Any way to do that? Scan the source code list pages from magazines and convert to a MSX .bas file.

Aangemeld of registreer om reacties te plaatsen

Van theNestruo

Master (228)

afbeelding van theNestruo

23-10-2020, 13:11

Probably not the answer you are looking for, but my first step would be looking for the game in this page: http://msxbasic.blogspot.com/ Maybe you are lucky and Ryback already typed it!

For the OCR way, I guess the OCR gives you a plain text... That text can be saved as ASCII (.ASC), loaded in an emulator, and then saved back as tokenized BASIC (.BAS). Don't know if there is a shorter path.

Van FiXato

Scribe (1642)

afbeelding van FiXato

23-10-2020, 13:33

theNestruo wrote:

Probably not the answer you are looking for, but my first step would be looking for the game in this page: http://msxbasic.blogspot.com/ Maybe you are lucky and Ryback already typed it!

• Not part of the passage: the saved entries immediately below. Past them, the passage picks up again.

What follows belongs to an exercise in optimizing a design on an open flow for small area, a short achievable clock period and few clock cycles; a production flow would make more cautious choices. No run shown here included a check of the RTL's function; only the layout flow was run.

File: flow/design.v
module aes_sbox (input wire [7:0] a, output wire [7:0] y);
    wire U0=a[7],U1=a[6],U2=a[5],U3=a[4],U4=a[3],U5=a[2],U6=a[1],U7=a[0];
    wire T1, T2, T3, T4, T5, T6, T7, T8, T9, T10, T11, T12, T13, T14, T15, T16, T17, T18, T19, T20, T21, T22, T23, T24, T25, T26, T27, D, M1, M2, M3, M4, M5, M6, M7, M8, M9, M10, M11, M12, M13, M14, M15, M16, M17, M18, M19, M20, M21, M22, M23, M24, M25, M26, M27, M28, M29, M30, M31, M32, M33, M34, M35, M36, M37, M38, M39, M40, M41, M42, M43, M44, M45, M46, M47, M48, M49, M50, M51, M52, M53, M54, M55, M56, M57, M58, M59, M60, M61, M62, M63, L0, L1, L2, L3, L4, L5, L6, L7, L8, L9, L10, L11, L12, L13, L14, L15, L16, L17, L18, L19, L20, L21, L22, L23, L24, L25, L26, L27, L28, L29;
    wire S0,S1,S2,S3,S4,S5,S6,S7;
    assign T1 = U0 ^ U3;
    assign T2 = U0 ^ U5;
    assign T3 = U0 ^ U6;
    assign T4 = U3 ^ U5;
    assign T5 = U4 ^ U6;
    assign T6 = T1 ^ T5;
    assign T7 = U1 ^ U2;
    assign T8 = U7 ^ T6;
    assign T9 = U7 ^ T7;
    assign T10 = T6 ^ T7;
    assign T11 = U1 ^ U5;
    assign T12 = U2 ^ U5;
    assign T13 = T3 ^ T4;
    assign T14 = T6 ^ T11;
    assign T15 = T5 ^ T11;
    assign T16 = T5 ^ T12;
    assign T17 = T9 ^ T16;
    assign T18 = U3 ^ U7;
    assign T19 = T7 ^ T18;
    assign T20 = T1 ^ T19;
    assign T21 = U6 ^ U7;
    assign T22 = T7 ^ T21;
    assign T23 = T2 ^ T22;
    assign T24 = T2 ^ T10;
    assign T25 = T20 ^ T17;
    assign T26 = T3 ^ T16;
    assign T27 = T1 ^ T12;
    assign D = U7;
    assign M1 = T13 & T6;
    assign M2 = T23 & T8;
    assign M3 = T14 ^ M1;
    assign M4 = T19 & D;
    assign M5 = M4 ^ M1;
    assign M6 = T3 & T16;
    assign M7 = T22 & T9;
    assign M8 = T26 ^ M6;
    assign M9 = T20 & T17;
    assign M10 = M9 ^ M6;
    assign M11 = T1 & T15;
    assign M12 = T4 & T27;
    assign M13 = M12 ^ M11;
    assign M14 = T2 & T10;
    assign M15 = M14 ^ M11;
    assign M16 = M3 ^ M2;
    assign M17 = M5 ^ T24;
    assign M18 = M8 ^ M7;
    assign M19 = M10 ^ M15;
    assign M20 = M16 ^ M13;
    assign M21 = M17 ^ M15;
    assign M22 = M18 ^ M13;
    assign M23 = M19 ^ T25;
    assign M24 = M22 ^ M23;
    assign M25 = M22 & M20;
    assign M26 = M21 ^ M25;
    assign M27 = M20 ^ M21;
    assign M28 = M23 ^ M25;
    assign M29 = M28 & M27;
    assign M30 = M26 & M24;
    assign M31 = M20 & M23;
    assign M32 = M27 & M31;
    assign M33 = M27 ^ M25;
    assign M34 = M21 & M22;
    assign M35 = M24 & M34;
    assign M36 = M24 ^ M25;
    assign M37 = M21 ^ M29;
    assign M38 = M32 ^ M33;
    assign M39 = M23 ^ M30;
    assign M40 = M35 ^ M36;
    assign M41 = M38 ^ M40;
    assign M42 = M37 ^ M39;
    assign M43 = M37 ^ M38;
    assign M44 = M39 ^ M40;
    assign M45 = M42 ^ M41;
    assign M46 = M44 & T6;
    assign M47 = M40 & T8;
    assign M48 = M39 & D;
    assign M49 = M43 & T16;
    assign M50 = M38 & T9;
    assign M51 = M37 & T17;
    assign M52 = M42 & T15;
    assign M53 = M45 & T27;
    assign M54 = M41 & T10;
    assign M55 = M44 & T13;
    assign M56 = M40 & T23;
    assign M57 = M39 & T19;
    assign M58 = M43 & T3;
    assign M59 = M38 & T22;
    assign M60 = M37 & T20;
    assign M61 = M42 & T1;
    assign M62 = M45 & T4;
    assign M63 = M41 & T2;
    assign L0 = M61 ^ M62;
    assign L1 = M50 ^ M56;
    assign L2 = M46 ^ M48;
    assign L3 = M47 ^ M55;
    assign L4 = M54 ^ M58;
    assign L5 = M49 ^ M61;
    assign L6 = M62 ^ L5;
    assign L7 = M46 ^ L3;
    assign L8 = M51 ^ M59;
    assign L9 = M52 ^ M53;
    assign L10 = M53 ^ L4;
    assign L11 = M60 ^ L2;
    assign L12 = M48 ^ M51;
    assign L13 = M50 ^ L0;
    assign L14 = M52 ^ M61;
    assign L15 = M55 ^ L1;
    assign L16 = M56 ^ L0;
    assign L17 = M57 ^ L1;
    assign L18 = M58 ^ L8;
    assign L19 = M63 ^ L4;
    assign L20 = L0 ^ L1;
    assign L21 = L1 ^ L7;
    assign L22 = L3 ^ L12;
    assign L23 = L18 ^ L2;
    assign L24 = L15 ^ L9;
    assign L25 = L6 ^ L10;
    assign L26 = L7 ^ L9;
    assign L27 = L8 ^ L10;
    assign L28 = L11 ^ L14;
    assign L29 = L11 ^ L17;
    assign S0 = L6 ^ L24;
    assign S1 = ~(L16 ^ L26);
    assign S2 = ~(L19 ^ L28);
    assign S3 = L6 ^ L21;
    assign S4 = L20 ^ L22;
    assign S5 = L25 ^ L29;
    assign S6 = ~(L13 ^ L27);
    assign S7 = ~(L6 ^ L23);
    assign y = {S0,S1,S2,S3,S4,S5,S6,S7};
endmodule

For the OCR way, I guess the OCR gives you a plain text... That text can be saved as ASCII (.ASC), loaded in an emulator, and then saved back as tokenized BASIC (.BAS). Don't know if there is a shorter path.

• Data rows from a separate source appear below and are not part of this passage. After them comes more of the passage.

This design comes from an exercise in tuning for small area, a short achievable clock period and few clock cycles per item on the open sky130 flow, not from production work. In this exercise RTL edits were held to simulation tests only and were not proved equivalent to the original. No activity file was given, so power comes from the tool's default toggle rates.

== rev 12 ==
// qe_mix
module qe_mix (
    input  wire        clk,
    input  wire        rst,
    input  wire        in_valid,
    output wire        in_ready,
    input  wire [23:0] in_sample,
    input  wire [23:0] in_gain,
    input  wire        in_last,
    input  wire [23:0] in_dgain,
    output reg         out_valid,
    input  wire        out_ready,
    output reg  [23:0] out_sample,
    output reg  [1:0]  out_clip
);
For scale: about 3800 cells after synthesis, about 410 flip-flops, ~110 I/O pins, roughly 0.040 sq mm of cells after synthesis.
Settings: LEC_CHECK=0, ABC_CLOCK_PERIOD_IN_PS=3000, CAP_MARGIN=20, CORE_MARGIN=2, CORE_UTILIZATION=40, SETUP_SLACK_MARGIN=5, SLEW_MARGIN=20; clock period 9.0 ns.
run.sh (not shown) runs the stock make flow with config.mk's settings and CLKGATE_MAP_FILE= SYNTH_SCRIPT=/design/flow/synth_recipe.tcl, a recipe that flattens the netlist after the stock synthesis.
Testbench counts of rev 12, summed over its fixed seeds: cycles 14,385, items 3,200.
## Diff of input files: rev 13 against rev 12
==> flow/flow/run.sh (new file) <==
#!/bin/bash
# The standard layout, with a tighter setup target for repair_timing and the
# smallest buffer for the port buffers (every port still gets one).
set -euo pipefail
bash standard.sh SETUP_SLACK_MARGIN=6 "BUFFER_PORTS_ARGS=-buffer_cell sky130_fd_sc_hd__buf_1" finish > flow.log 2>&1
==> flow/standard.sh (new file) <==
#!/bin/bash
# synth_recipe.tcl (not shown) runs the flow's synth.tcl, then flattens the netlist and writes it again
# the make line also repeats each setting of config.mk as NAME=value (left out here)
make -C /OpenROAD-flow-scripts/flow DESIGN_CONFIG=/design/flow/config.mk WORK_HOME=/design/flow/orfs CLKGATE_MAP_FILE= SYNTH_SCRIPT=/design/flow/synth_recipe.tcl "${@:-finish}"
removed: flow/run.sh
## What came out
Rev 13: done, clean on timing, DRC and antenna
Diff rev 13 and rev 12: share of post-route cells with drive strength above 1 higher in rev 13
Between rev 13 and rev 12, the sequential cell area is higher for rev 13.
Looking at power of the clock network, rev 13 sits above rev 12.
Relative to rev 12, rev 13 degrades via count.
The higher global-route usage came out of rev 13.
Rev 12 has higher number of clock buffer instances in the layout than rev 13.
The layout multi-input combinational cell count of rev 12 and that of rev 13 are within noise of each other.
Rev 13 vs. rev 12: global routing usage on met2 higher; clock period minus worst slack dropped 0.087 ns; design area increased 11%; areal power density over the cells up 0.72%.


qe_mix, a different RTL version from the one above (not shown whole).
Size in the first run: ~110 I/O pins.
==> flow/config.mk <==
export PLATFORM = sky130hd
export DESIGN_NAME = qe_mix
export DESIGN_NICKNAME = qe_mix
export VERILOG_FILES = /design/flow/design.v
export SDC_FILE = /design/flow/constraint.sdc
export NUM_CORES = 4
export LEC_CHECK = 0
export ABC_CLOCK_PERIOD_IN_PS = 3000
export CAP_MARGIN = 20
export CORE_MARGIN = 2
export CORE_UTILIZATION = 40
export CTS_BUF_LIST = sky130_fd_sc_hd__clkbuf_4
export SETUP_SLACK_MARGIN = 4.5
export SLEW_MARGIN = 20
==> flow/constraint.sdc <==
create_clock -name core_clock -period 9.0 [get_ports {clk}]
set_input_delay 1.8000 -clock core_clock [delete_from_list [all_inputs] [get_ports {clk}]]
set_output_delay 1.8000 -clock core_clock [all_outputs]
set_load 0.01 [all_outputs]
Stock flow here: none of the scripts above is used.
The first run passed the timing, design-rule and antenna checks.
Testbench counts at the start, summed over its fixed seeds: cycles 14,810, items 3,200.
Change:
==> flow/flow/run.sh (new file) <==
#!/bin/bash
set -euo pipefail
bash standard.sh SETUP_SLACK_MARGIN=5.5 "BUFFER_PORTS_ARGS=-buffer_cell sky130_fd_sc_hd__buf_1" finish > flow.log 2>&1
==> flow/standard.sh (new file) <==
#!/bin/bash
# synth_recipe.tcl (not shown) runs the flow's synth.tcl, then flattens the netlist and writes it again
# the make line also repeats each setting of config.mk as NAME=value (left out here)
make -C /OpenROAD-flow-scripts/flow DESIGN_CONFIG=/design/flow/config.mk WORK_HOME=/design/flow/orfs CLKGATE_MAP_FILE= SYNTH_SCRIPT=/design/flow/synth_recipe.tcl "${@:-finish}"
Settings changed: SETUP_SLACK_MARGIN 4.5 to 5.
removed: flow/run.sh
What happened: Global-route usage climbs by 2.8 points. Power rises by 12%. Cell area climbs by 12%. Die area is unchanged. Non-clock buffer count is higher by 231. First-iteration DRC count came out higher by 24%. Clock-buffer cell count increases by 23.
Change:
==> flow/flow/run.sh (replaced) <==
#!/bin/bash
set -euo pipefail
bash standard.sh "BUFFER_PORTS_ARGS=-buffer_cell sky130_fd_sc_hd__buf_1" finish > flow.log 2>&1
What happened: Non-clock buffer count shrinks by 187. Critical path depth stays the same. Sequential share of layout area went up by 2.5 points. Power shrinks by a little under a tenth.
Change:
==> flow/run.sh (new file) <==
#!/bin/bash
# synth_recipe.tcl (not shown) runs the flow's synth.tcl, then flattens the netlist and writes it again
# the make line also repeats each setting of config.mk as NAME=value (left out here)
make -C /OpenROAD-flow-scripts/flow DESIGN_CONFIG=/design/flow/config.mk WORK_HOME=/design/flow/orfs CLKGATE_MAP_FILE= SYNTH_SCRIPT=/design/flow/synth_recipe.tcl finish
removed: flow/flow/run.sh
removed: flow/standard.sh
The changed run ran to the end with no violations.
Total power went down slightly.
Via count falls slightly.
Non-clock buffer count is lower by 11.
Combinational power shrinks slightly.
Worst setup slack loses 0.064 ns.
Routed wire length shrinks by a few percent.

[static timing again, ports no longer ideal]
The results above use ideal ports. As a check the final layouts listed here were re-extracted and re-timed, cells and wires unchanged.
Step 1 sets driving cells, clkbuf_16 on the clock port and buf_2 on the other inputs (assumed; they add their load-dependent delay and slew).
Step 2, shift: input delay + t, output delay - t, t = (earliest + latest rising clock arrival at the registers) / 2. This alone moves slack from input paths to output paths.
Three values: ideal ports, drivers, drivers and shift; two values: the first two.
run | shift t [ns] | setup slack, ns | latest minus earliest clock arrival (ns) | worst data-port slew with drivers (ns)
rev 12 | 0.699 | 5.015 / 5.015 / 4.703 | 0.041 / 0.041 | 0.07
rev 13 | 0.714 | 5.103 / 5.103 / 5.103 | 0.025 / 0.025 | 0.06
the first run of note 2 | 1.102 | 4.731 / 4.731 / 4.706 | 0.119 / 0.119 | 0.08
the second run of note 2 | 1.096 | 5.183 / 5.183 / 4.976 | 0.105 / 0.104 | 0.08
the third run of note 2 | 1.099 | 5.061 / 5.061 / 5.050 | 0.120 / 0.120 | 0.08
the fourth run of note 2 | 1.069 | 4.998 / 4.998 / 4.737 | 0.075 / 0.075 | 0.06
After both steps setup and hold are still met in every run listed. For rev 12, which loses most, drivers alone change the setup slack by 0.000 ns; drivers and shift together by -0.312 ns.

With openMSX you could paste it directly into basic I guess.

You'd still rely on the quality of the OCR, and how it was formatted.
Have a look for example at some of the earlier examples in the first MCM Listingboek.
Narrow columns, fonts that might not easily be recognised, listings that by the looks of it were originally printed and then scanned, a checksum column that would require column selection, word-wrapping.

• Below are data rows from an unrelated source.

Context: an optimization exercise on an open-source flow, tuned for small area, a short achievable clock period and few clock cycles. The choices shown serve that exercise and are no tape-out recipe.
Function was checked by simulation only, so behaviour that the tests miss may differ from the original.
Power figures rest on the tool's default switching activity, not on a simulated workload.

**config.mk**
```make
export PLATFORM = sky130hd
export DESIGN_NAME = rs_parity_enc
export DESIGN_NICKNAME = rs_parity_enc
export VERILOG_FILES = /design/flow/design.v
export SDC_FILE = /design/flow/constraint.sdc
export NUM_CORES = 4
export LEC_CHECK = 0
export CAP_MARGIN = 20
export CORE_MARGIN = 2
export CORE_UTILIZATION = 40
export CTS_CLUSTER_DIAMETER = 80
export CTS_CLUSTER_SIZE = 30
export SETUP_SLACK_MARGIN = 4.4
export SLEW_MARGIN = 20
```
**constraint.sdc**
```tcl
create_clock -name core_clock -period 7.0 [get_ports {clk}]
set_input_delay 1.4000 -clock core_clock [delete_from_list [all_inputs] [get_ports {clk}]]
set_output_delay 1.4000 -clock core_clock [all_outputs]
set_load 0.01 [all_outputs]
```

The PDF actually already supports text selection, but as you can see here, it looks like that already had issues detecting line and word boundaries:

Van Briqunullus

Master (203)

afbeelding van Briqunullus

23-10-2020, 14:17

I've done a few tests a while ago. First you'll need high resolution scans, I think I did 300 dpi. Then you may need to convert images to black and white and enhance contrast, depending what colors the magazine used. Those images can be processed by OCR, but they'll still contain errors. So the final step would be to verify the checksum for each line.

This is quite a task, but it still is a lot quicker than typing everything.